Wednesday, December 3, 2008

Recycling an Early Post - Blogging, What Does It Mean?

So I’m writing an old friend telling him about my blog and I’ve decided to put into written words my true feelings about “BLOGGING”. First the definition from our good friends at Wikipedia.com:

A blog is a user-generated website where entries are made in journal style and displayed in a reverse chronological order.

Blogs often provide commentary or news on a particular subject, such as food, politics, or local news; some function as more personal online diaries. A typical blog combines text, images, and links to other blogs, web pages, and other media related to its topic. The ability for readers to leave comments in an interactive format is an important part of most early blogs. Most blogs are primarily textual although some focus on photographs (photoblog), sketchblog, videos (vlog), or audio (podcasting), and are part of a wider network of social media.

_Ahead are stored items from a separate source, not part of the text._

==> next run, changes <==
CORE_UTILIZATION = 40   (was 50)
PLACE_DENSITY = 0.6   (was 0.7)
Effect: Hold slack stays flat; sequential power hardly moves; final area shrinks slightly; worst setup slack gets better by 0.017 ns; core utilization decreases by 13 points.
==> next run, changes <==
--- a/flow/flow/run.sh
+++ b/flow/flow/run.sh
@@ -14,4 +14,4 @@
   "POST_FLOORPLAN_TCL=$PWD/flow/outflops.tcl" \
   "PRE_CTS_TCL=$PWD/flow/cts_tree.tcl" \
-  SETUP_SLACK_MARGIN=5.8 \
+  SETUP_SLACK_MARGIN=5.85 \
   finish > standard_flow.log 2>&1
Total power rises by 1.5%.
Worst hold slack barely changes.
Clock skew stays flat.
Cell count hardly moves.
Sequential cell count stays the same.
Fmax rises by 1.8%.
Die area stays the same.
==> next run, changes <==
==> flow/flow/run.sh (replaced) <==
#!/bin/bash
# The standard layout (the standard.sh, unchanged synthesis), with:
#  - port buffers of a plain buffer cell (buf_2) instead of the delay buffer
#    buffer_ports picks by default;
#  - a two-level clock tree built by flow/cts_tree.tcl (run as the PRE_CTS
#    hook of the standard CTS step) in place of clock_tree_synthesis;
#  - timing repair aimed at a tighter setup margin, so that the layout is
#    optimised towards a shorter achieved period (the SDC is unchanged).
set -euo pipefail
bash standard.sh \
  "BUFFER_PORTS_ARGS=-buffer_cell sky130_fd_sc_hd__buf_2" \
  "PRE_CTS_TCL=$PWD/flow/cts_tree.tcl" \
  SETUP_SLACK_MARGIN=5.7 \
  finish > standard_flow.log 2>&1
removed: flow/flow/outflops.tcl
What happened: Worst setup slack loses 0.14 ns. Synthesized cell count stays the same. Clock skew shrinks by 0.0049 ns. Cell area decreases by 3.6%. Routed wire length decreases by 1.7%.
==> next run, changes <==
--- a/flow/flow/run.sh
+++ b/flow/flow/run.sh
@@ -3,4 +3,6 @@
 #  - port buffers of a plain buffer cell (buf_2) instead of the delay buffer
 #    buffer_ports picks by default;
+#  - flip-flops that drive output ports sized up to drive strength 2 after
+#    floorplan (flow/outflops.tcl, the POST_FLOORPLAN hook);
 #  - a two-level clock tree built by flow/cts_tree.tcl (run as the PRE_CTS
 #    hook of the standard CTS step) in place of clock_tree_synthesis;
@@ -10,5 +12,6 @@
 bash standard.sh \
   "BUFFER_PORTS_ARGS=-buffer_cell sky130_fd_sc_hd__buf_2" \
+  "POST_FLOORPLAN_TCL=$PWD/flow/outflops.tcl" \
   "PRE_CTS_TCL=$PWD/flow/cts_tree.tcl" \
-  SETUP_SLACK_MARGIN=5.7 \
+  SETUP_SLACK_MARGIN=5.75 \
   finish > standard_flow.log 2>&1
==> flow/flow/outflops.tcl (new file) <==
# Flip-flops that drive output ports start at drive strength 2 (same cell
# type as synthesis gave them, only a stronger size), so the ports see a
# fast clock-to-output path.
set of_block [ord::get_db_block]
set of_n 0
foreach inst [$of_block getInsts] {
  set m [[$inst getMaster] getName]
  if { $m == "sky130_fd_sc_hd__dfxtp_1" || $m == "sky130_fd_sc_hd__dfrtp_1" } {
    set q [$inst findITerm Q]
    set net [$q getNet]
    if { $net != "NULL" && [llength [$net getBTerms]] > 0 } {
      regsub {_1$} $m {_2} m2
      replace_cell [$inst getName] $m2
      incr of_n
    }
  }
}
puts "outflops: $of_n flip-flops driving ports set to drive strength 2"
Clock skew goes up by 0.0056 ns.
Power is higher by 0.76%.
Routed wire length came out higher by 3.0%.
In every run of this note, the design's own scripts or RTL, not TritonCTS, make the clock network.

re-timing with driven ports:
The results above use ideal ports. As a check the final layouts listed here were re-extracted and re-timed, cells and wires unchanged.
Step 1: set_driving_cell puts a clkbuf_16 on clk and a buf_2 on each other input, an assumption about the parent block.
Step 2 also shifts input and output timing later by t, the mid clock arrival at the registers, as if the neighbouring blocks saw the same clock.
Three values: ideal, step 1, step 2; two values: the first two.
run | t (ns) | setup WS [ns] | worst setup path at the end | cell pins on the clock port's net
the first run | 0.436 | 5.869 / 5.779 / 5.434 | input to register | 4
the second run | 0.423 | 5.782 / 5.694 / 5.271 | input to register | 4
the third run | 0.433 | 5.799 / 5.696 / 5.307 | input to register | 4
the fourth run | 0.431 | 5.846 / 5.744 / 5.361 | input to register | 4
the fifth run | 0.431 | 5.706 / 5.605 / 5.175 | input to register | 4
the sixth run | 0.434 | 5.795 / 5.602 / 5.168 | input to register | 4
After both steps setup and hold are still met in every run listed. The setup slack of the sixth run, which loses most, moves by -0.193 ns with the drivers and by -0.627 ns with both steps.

The term “blog” is a portmanteau, or, in other words, a blend of the words web and log (Web log). “Blog” can also be used as a verb, meaning to maintain or add content to a blog.

In November 2006, blog search engine Technorati was tracking more than 57 million blogs.

This is a nice definition and it discusses the “blogs” that bastardize the term blog for the public’s consumption. I’m talking about the “personally” directed “diaries” which is where most of the millions of blogs that are out there come from. These Journals or Diaries ruin it for someone who wants to provoke thought, feeling, or even action from the words he/she publishes to the public. Before I go onto my rant, I would like to say that I don’t expect anyone to care about my thoughts on any topic that I “blog“, but please notice I’m not talking about my cats, or what I had for dinner unless it pertains to something that might be relevant to a topic in which I’m trying to represent. HERE WE GO.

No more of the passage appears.